Scientific classification
- Kingdom: Animalia
- Phylum: Chordata
- Class: Mammalia
- Infraclass: Placentalia
- Order: Primates
- Family: Aotidae
- Genus: Aotus
- Species: A. nigriceps
- Binomial name: Aotus nigriceps (Dollman, 1909)

= Black-headed night monkey =

- Genus: Aotus
- Species: nigriceps
- Authority: (Dollman, 1909)
- Conservation status: LC

Species of New World monkey

The black-headed night monkey (Aotus nigriceps) is a night monkey species from South America. It is found in Brazil, Bolivia and Peru. The A. nigriceps in Peru were notably inhabiting areas that were degraded, and often these areas were disturbed either by human activities or natural occurrences in the ecosystem. A black-headed night monkey is about the same size as a small squirrel.

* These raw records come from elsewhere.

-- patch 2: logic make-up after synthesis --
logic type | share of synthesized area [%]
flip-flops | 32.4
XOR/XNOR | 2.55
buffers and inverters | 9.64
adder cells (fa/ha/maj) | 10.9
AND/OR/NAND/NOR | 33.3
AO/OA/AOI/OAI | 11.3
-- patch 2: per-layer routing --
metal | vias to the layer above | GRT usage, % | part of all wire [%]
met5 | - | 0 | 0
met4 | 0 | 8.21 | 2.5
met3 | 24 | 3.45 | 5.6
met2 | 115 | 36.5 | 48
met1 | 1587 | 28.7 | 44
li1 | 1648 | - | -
## config.mk

```make
export PLATFORM = sky130hd
export DESIGN_NAME = instr_fetch_unit
export DESIGN_NICKNAME = d
export VERILOG_FILES = /design/src/rtl/instr_fetch_unit.sv
export SDC_FILE = /design/constraint.sdc
export NUM_CORES = 1
export LEC_CHECK = 0
export CAP_MARGIN = 10
export CORE_MARGIN = 3
export CORE_UTILIZATION = 54
export CTS_CLUSTER_SIZE = 24
export DETAILED_ROUTE_END_ITERATION = 10
export HOLD_SLACK_MARGIN = 0.06
export PLACE_DENSITY = 0.95
export SLEW_MARGIN = 10
export SYNTH_ARGS = -nofsm -noshare
export SYNTH_HDL_FRONTEND = slang
export SYNTH_SLANG_ARGS = --single-unit
```

## constraint.sdc

```tcl
create_clock -name clk -period 3.4 [get_ports clk]
set_input_delay 0.51 -clock clk [delete_from_list [all_inputs] [get_ports clk]]
set_output_delay 0.51 -clock clk [all_outputs]
set_load 0.01 [all_outputs]
```
### src/rtl/ex_mem_ctrl.sv
// rtl/ex_mem_ctrl.sv - EX/MEM pipeline register with stall hold, bubble insertion, flush and multi-cycle feedback
module ex_mem_ctrl #(
    parameter int DATA_W     = 32,
    parameter int REG_ADDR_W = 5,
    parameter int ALUOP_W    = 8,
    parameter int CNT_W      = 2,
    parameter int PERF_W     = 16
) (
    input  logic                  clk,
    input  logic                  rst,
    input  logic                  stall_ex,
    input  logic                  stall_mem,
    input  logic                  flush,
    input  logic                  ex_valid,
    input  logic [REG_ADDR_W-1:0] ex_wd,
    input  logic [DATA_W-1:0]     ex_wdata,
    input  logic                  ex_wreg,
    input  logic                  ex_whilo,
    input  logic [DATA_W-1:0]     ex_hi,
    input  logic [DATA_W-1:0]     ex_lo,
    input  logic [ALUOP_W-1:0]    ex_aluop,
    input  logic [DATA_W-1:0]     ex_mem_addr,
    input  logic [DATA_W-1:0]     ex_reg2,
    input  logic [2*DATA_W-1:0]   hilo_temp_i,
    input  logic [CNT_W-1:0]      cnt_i,
    output logic                  mem_valid,
    output logic [REG_ADDR_W-1:0] mem_wd,
    output logic [DATA_W-1:0]     mem_wdata,
    output logic                  mem_wreg,
    output logic                  mem_whilo,
    output logic [DATA_W-1:0]     mem_hi,
    output logic [DATA_W-1:0]     mem_lo,
    output logic [ALUOP_W-1:0]    mem_aluop,
    output logic [DATA_W-1:0]     mem_mem_addr,
    output logic [DATA_W-1:0]     mem_reg2,
    output logic [2*DATA_W-1:0]   hilo_temp_o,
    output logic [CNT_W-1:0]      cnt_o,
    output logic [PERF_W-1:0]     bubble_cnt
);

    // Decoded stage-boundary action; priority rst > flush > hold > bubble > advance.
    logic do_clear;
    logic do_hold;
    logic do_bubble;

    // Combinational action decode shared by all register groups.
    always_comb begin
        do_clear  = 1'b0;
        do_hold   = 1'b0;
        do_bubble = 1'b0;
        if (rst || flush) begin
            do_clear = 1'b1;
        end else if (stall_mem) begin
            do_hold = 1'b1;
        end else if (stall_ex) begin
            do_bubble = 1'b1;
        end
    end

    // MEM-side payload: cleared on reset/flush/bubble, frozen on hold, copied on advance.
    always_ff @(posedge clk) begin
        if (do_clear || do_bubble) begin
            mem_valid    <= 1'b0;
            mem_wd       <= '0;
            mem_wdata    <= '0;
            mem_wreg     <= 1'b0;
            mem_whilo    <= 1'b0;
            mem_hi       <= '0;
            mem_lo       <= '0;
            mem_aluop    <= '0;
            mem_mem_addr <= '0;
            mem_reg2     <= '0;
        end else if (!do_hold) begin
            mem_valid    <= ex_valid;
            mem_wd       <= ex_wd;
            mem_wdata    <= ex_wdata;
            mem_wreg     <= ex_wreg;
            mem_whilo    <= ex_whilo;
            mem_hi       <= ex_hi;
            mem_lo       <= ex_lo;
            mem_aluop    <= ex_aluop;
            mem_mem_addr <= ex_mem_addr;
            mem_reg2     <= ex_reg2;
        end
    end

    // Multi-cycle feedback: captured on a bubble so EX sees its partial result next cycle,
    // kept across a hold, and dropped once the instruction advances or is discarded.
    always_ff @(posedge clk) begin
        if (do_clear) begin
            hilo_temp_o <= '0;
            cnt_o       <= '0;
        end else if (do_bubble) begin
            hilo_temp_o <= hilo_temp_i;
            cnt_o       <= cnt_i;
        end else if (!do_hold) begin
            hilo_temp_o <= '0;
            cnt_o       <= '0;
        end
    end

    // Saturating bubble counter; only reset clears it, flushes are not bubbles.
    always_ff @(posedge clk) begin
        if (rst) begin
            bubble_cnt <= '0;
        end else if (do_bubble && (bubble_cnt != {PERF_W{1'b1}})) begin
            bubble_cnt <= bubble_cnt + PERF_W'(1);
        end
    end

endmodule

Black-headed night monkeys have small ears that are hidden by their fur. When they become adults they are about 750g and usually are about 14 months old. Black-headed night monkeys have three black stripes that meet on their forehead. These monkeys have white patches by their eyes, cheeks, and under their mouth. Their eyes are very large and brown.

== Reproduction ==
A newborn usually weighs about 90 to 150g. Sexual maturity for males is at 2 years and for females is about 3 or 4 years. They occur in between August and February. A female only gives birth to one infant each year. The males are the primary care givers to the infants. The female starts biting the infants feet or tail about 2 weeks after so they go with the male and about 8 weeks they start to leave them.

== Behavior ==
Black-headed night monkeys live in small-family groups. Males attack other males and females attack the other females. These attacks can last in between 5 and 30 minutes. The reason why they attack is for territory. Whoever wins the attack gets to keep the territory along with any infants the losing pair have.

== Diet ==
Black-headed night monkeys are considered frugivorous. They usually eat leaves, flowers, moths, beetles and spiders.

==Names==
It is called ausisiti in the Kwaza language of Rondônia, Brazil, and nu'nu' in the Shawi language of Peru.

==Parasites==
A. nigroceps suffers from Plasmodium brasilianum malaria. P. brasilianum was first found in A. nigroceps by Araújo et al. 2013.